His motivation is more personal than environmental — or some statement admonishing billionaires — and he does not care what people think about that.

Even Musk has admitted that what Sweeney is sharing is public data.


“There are a fair amount of haters. They say I should stop tracking Elon since he wanted me to. They ask why I’m still doing it,” he said. “I do it because it is something I enjoy. I am not going to take it down for a minimal amount of money. I like seeing all the moving parts coming together and putting it out there for people to see. Plus it helps me to learn a lot about programming.”

Sweeney, who grew up in Clermont, Fla., and is the son of a kindergarten teacher and an airline maintenance controller, has also received an education in the dynamics of power.

“Elon has all these resources. So much money and control over so many things — he can put rockets and satellites into outer space — but he can’t stop me from tracking his plane,” said Sweeney. “It feels cool. He is one of the richest people on Earth and I am annoying him.”

“It feels cool. He is one of the richest people on Earth and I am annoying him,” Sweeney said of Musk.


And it doesn’t hurt to have a little bit of notoriety. “I had a professor contact me on LinkedIn and invite me to the college’s hacking club. I have not yet gotten around to it,” said Sweeney, who is single. “Yesterday I was checking in for my apartment on campus and a girl there recognized me. They all know the story. It’s crazy.”

If Sweeney has a white whale in the sky, it is Apple CEO Tim Cook. “I wish Tim Cook was possible, but he is on a shared agreement with [charter jet pool] NetJets. When you have that, you use any of the planes that NetJets flies. I can’t track the one plane.
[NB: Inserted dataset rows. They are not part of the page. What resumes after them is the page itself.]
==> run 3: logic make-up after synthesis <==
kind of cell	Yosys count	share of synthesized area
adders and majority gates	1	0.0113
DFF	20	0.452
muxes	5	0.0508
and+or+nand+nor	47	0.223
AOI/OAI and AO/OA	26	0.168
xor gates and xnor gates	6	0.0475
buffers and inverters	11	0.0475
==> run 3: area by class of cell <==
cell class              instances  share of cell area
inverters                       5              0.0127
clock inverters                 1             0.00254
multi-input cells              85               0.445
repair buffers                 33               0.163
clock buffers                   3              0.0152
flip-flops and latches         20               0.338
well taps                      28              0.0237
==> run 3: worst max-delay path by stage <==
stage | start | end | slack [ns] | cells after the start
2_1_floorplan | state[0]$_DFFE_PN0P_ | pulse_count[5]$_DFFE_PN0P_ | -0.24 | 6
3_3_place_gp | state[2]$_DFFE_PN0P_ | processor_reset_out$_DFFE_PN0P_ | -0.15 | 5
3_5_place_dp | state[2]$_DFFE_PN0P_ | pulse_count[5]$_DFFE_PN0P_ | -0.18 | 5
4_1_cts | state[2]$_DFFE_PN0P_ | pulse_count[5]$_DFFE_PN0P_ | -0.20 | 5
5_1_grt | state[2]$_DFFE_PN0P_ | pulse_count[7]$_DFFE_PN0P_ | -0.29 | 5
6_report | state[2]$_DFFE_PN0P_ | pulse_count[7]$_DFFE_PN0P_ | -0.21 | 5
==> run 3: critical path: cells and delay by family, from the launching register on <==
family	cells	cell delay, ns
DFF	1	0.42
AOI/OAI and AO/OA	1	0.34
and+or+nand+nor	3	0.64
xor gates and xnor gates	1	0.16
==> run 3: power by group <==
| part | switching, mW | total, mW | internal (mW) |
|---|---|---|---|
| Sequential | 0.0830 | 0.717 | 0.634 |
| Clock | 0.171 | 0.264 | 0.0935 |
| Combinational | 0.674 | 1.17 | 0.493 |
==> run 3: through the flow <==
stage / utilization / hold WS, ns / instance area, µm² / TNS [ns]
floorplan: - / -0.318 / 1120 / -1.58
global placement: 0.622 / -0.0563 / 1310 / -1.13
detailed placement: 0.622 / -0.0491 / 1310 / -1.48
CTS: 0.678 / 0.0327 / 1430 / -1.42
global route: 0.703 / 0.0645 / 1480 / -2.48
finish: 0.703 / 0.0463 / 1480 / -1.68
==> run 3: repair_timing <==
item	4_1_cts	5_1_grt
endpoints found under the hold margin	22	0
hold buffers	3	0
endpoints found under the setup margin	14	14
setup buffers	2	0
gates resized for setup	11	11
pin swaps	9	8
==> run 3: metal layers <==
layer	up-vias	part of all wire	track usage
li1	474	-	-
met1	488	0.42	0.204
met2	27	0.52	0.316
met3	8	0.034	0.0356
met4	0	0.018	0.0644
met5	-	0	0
“If Elon was smart enough, he would have better hidden his plane. I guess Tim Cook is smart about that. If he gets his own jet, I’ll track him.”

Sweeney struck a deal with Mavericks owner Mark Cuban to stop tracking his flights — if Cuban takes him to a game.


But if you make a deal with Sweeney to get eyes off your jet travel, you better keep it.

This past February, NBA team owner Mark Cuban asked Sweeney to take down his page for security reasons — and they struck an agreement.

“I asked to go to a Mavericks game with Cuban,” Sweeney recalled. “He said, ‘Next season.’ If he re-negs, we’ll see what happens. I’ll bring his page back up. But, honestly, he had only 100 followers.”